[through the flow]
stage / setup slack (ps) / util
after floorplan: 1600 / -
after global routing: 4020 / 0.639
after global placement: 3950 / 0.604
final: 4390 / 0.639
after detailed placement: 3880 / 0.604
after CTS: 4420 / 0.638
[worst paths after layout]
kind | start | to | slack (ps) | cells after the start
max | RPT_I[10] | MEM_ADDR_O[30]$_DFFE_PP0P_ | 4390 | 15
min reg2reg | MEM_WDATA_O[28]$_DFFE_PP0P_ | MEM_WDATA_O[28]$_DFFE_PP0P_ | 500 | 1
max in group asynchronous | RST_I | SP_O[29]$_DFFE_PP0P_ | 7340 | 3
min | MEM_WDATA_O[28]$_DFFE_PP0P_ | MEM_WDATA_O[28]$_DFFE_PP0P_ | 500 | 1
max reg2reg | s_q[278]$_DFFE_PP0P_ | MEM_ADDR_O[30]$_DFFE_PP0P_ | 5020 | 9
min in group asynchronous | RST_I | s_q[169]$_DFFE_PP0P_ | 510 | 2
...
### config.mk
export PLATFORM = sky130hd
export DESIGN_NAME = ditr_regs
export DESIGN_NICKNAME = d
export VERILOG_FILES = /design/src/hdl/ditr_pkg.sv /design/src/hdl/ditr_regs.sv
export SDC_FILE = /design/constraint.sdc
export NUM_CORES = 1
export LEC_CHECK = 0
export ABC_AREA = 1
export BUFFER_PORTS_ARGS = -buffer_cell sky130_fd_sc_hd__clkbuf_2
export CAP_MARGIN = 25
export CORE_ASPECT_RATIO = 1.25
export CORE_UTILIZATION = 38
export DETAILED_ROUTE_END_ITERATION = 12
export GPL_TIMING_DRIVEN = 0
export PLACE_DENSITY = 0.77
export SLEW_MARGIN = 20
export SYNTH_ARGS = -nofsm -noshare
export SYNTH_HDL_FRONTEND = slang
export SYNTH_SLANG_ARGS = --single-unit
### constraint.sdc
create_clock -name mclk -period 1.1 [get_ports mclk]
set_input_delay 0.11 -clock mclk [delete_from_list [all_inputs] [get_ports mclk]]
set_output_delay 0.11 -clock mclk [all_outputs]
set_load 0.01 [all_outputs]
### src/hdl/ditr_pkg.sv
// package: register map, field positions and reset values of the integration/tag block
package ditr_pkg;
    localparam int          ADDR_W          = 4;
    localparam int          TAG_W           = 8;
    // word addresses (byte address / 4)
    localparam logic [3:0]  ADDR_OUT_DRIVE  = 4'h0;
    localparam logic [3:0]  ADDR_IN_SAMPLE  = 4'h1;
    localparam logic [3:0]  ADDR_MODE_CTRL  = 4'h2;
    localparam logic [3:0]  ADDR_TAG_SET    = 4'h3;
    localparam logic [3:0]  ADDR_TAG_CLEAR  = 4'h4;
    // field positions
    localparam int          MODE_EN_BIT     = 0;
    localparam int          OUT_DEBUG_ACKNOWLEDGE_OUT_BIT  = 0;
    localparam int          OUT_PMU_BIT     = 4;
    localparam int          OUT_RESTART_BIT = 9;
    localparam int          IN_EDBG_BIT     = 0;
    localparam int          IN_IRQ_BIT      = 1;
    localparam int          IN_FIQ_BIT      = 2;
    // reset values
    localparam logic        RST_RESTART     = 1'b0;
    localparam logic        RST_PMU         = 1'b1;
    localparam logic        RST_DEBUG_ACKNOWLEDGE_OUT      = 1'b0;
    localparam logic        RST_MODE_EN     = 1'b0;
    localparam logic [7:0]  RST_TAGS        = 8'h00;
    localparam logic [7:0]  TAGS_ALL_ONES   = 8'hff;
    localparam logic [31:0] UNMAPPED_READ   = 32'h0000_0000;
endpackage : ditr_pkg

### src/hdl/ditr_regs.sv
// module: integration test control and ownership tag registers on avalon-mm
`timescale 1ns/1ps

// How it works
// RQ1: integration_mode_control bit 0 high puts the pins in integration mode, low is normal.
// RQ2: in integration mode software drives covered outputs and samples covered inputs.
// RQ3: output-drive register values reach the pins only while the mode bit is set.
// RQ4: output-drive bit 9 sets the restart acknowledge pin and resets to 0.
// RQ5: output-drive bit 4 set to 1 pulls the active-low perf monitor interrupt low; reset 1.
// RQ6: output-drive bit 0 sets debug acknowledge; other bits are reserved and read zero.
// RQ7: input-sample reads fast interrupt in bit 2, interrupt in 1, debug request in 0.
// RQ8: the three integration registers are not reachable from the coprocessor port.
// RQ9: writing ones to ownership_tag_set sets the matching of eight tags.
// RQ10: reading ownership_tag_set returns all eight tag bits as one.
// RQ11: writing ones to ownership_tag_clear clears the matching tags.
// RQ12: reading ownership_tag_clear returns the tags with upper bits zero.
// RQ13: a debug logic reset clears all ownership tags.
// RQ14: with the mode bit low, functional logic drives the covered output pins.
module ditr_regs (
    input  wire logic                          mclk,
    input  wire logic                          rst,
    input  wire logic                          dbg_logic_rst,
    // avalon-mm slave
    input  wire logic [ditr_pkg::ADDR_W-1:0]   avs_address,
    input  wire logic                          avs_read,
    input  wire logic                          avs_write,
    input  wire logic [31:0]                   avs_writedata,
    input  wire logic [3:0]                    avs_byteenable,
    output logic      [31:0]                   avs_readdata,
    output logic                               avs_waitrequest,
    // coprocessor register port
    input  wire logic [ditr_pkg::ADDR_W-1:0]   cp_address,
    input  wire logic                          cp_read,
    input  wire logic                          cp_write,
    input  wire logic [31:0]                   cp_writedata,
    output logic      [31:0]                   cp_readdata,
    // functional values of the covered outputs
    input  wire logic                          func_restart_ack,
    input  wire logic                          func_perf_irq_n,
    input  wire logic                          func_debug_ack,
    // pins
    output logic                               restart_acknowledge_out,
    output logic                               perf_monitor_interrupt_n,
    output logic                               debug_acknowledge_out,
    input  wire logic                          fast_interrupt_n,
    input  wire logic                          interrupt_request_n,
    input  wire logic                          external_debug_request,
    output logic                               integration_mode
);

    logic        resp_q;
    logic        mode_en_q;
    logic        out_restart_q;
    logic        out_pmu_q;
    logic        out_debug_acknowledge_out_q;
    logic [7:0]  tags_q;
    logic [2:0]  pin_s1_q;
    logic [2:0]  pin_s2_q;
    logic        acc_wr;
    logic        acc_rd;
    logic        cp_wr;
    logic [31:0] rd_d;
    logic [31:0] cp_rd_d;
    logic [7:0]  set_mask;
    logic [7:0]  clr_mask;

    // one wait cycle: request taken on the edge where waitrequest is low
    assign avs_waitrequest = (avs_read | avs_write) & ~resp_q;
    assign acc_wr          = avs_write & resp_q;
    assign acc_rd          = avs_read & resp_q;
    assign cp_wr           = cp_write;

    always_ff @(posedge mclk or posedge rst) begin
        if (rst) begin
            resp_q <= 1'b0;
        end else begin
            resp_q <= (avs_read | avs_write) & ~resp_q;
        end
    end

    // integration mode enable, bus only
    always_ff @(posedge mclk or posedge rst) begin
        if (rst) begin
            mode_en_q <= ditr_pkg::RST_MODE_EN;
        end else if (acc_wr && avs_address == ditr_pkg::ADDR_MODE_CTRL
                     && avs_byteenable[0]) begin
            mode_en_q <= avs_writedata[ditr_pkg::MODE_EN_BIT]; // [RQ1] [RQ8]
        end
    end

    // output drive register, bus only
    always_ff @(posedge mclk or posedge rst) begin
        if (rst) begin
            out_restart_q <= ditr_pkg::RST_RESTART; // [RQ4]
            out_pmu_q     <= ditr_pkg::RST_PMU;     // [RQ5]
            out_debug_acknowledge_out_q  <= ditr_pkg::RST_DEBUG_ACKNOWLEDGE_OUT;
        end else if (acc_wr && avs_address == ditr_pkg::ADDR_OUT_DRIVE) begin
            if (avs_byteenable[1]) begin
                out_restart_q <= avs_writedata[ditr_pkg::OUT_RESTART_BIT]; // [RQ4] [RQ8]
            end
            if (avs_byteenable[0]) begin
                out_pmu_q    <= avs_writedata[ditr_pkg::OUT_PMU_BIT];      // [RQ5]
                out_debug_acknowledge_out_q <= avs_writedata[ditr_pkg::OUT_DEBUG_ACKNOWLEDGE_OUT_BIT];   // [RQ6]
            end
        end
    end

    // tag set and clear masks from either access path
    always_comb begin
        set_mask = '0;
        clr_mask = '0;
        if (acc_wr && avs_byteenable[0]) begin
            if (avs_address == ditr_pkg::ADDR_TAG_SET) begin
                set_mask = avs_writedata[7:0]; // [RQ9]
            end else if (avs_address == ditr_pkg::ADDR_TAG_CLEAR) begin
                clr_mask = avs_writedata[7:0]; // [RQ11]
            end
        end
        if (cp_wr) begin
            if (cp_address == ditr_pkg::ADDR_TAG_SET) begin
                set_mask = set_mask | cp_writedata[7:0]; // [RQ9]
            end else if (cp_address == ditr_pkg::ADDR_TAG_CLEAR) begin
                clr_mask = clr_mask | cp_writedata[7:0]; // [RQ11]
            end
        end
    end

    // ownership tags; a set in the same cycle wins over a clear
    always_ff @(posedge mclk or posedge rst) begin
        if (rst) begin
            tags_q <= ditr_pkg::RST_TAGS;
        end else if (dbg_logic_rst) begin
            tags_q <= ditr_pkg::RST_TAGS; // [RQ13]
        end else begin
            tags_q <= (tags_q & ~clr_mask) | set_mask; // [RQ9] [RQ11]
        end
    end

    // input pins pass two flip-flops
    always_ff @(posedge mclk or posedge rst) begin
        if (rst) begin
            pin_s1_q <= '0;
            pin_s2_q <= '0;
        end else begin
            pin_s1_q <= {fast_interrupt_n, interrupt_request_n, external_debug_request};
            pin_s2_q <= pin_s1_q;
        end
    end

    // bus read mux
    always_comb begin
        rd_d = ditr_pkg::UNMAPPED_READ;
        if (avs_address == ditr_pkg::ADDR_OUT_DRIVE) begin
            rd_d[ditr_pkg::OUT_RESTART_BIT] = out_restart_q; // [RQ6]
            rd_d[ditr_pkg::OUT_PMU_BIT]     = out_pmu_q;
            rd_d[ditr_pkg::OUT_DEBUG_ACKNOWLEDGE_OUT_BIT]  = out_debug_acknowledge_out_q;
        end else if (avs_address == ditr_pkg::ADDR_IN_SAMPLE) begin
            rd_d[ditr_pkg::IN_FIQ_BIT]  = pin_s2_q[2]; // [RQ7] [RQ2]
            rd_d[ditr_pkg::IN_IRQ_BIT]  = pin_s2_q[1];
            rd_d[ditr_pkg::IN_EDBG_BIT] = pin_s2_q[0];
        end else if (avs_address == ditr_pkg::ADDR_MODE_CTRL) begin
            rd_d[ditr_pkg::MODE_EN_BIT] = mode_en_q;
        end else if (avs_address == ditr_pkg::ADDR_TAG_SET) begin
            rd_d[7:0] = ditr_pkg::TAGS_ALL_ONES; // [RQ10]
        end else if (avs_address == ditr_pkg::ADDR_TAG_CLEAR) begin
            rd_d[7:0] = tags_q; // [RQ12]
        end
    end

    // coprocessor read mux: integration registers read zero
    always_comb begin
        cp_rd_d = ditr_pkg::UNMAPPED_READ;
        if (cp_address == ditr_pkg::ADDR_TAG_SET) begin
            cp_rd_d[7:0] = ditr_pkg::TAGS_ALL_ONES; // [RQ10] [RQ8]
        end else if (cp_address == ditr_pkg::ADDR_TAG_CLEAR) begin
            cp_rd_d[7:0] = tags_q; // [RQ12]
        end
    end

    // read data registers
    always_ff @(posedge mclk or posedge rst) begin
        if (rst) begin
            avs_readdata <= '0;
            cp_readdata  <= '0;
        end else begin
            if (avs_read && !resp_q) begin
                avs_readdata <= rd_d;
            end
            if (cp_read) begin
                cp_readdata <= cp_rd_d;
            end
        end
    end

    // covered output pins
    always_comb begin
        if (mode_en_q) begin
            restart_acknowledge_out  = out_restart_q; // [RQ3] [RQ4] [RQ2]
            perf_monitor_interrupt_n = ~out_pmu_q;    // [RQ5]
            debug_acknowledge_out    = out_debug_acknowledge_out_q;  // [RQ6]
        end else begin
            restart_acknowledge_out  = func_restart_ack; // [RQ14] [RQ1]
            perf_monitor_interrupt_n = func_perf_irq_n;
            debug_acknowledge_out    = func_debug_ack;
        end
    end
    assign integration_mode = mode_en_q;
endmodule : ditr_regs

■ TASK DETAILS: Return exactly, and only, the lines above starting at the line that contains "[through the flow]" and ending at the line that contains "min in group".

■ EXERCISE RESPONSE:
[through the flow]
stage / setup slack (ps) / util
after floorplan: 1600 / -
after global routing: 4020 / 0.639
after global placement: 3950 / 0.604
final: 4390 / 0.639
after detailed placement: 3880 / 0.604
after CTS: 4420 / 0.638
[worst paths after layout]
kind | start | to | slack (ps) | cells after the start
max | RPT_I[10] | MEM_ADDR_O[30]$_DFFE_PP0P_ | 4390 | 15
min reg2reg | MEM_WDATA_O[28]$_DFFE_PP0P_ | MEM_WDATA_O[28]$_DFFE_PP0P_ | 500 | 1
max in group asynchronous | RST_I | SP_O[29]$_DFFE_PP0P_ | 7340 | 3
min | MEM_WDATA_O[28]$_DFFE_PP0P_ | MEM_WDATA_O[28]$_DFFE_PP0P_ | 500 | 1
max reg2reg | s_q[278]$_DFFE_PP0P_ | MEM_ADDR_O[30]$_DFFE_PP0P_ | 5020 | 9
min in group asynchronous | RST_I | s_q[169]$_DFFE_PP0P_ | 510 | 2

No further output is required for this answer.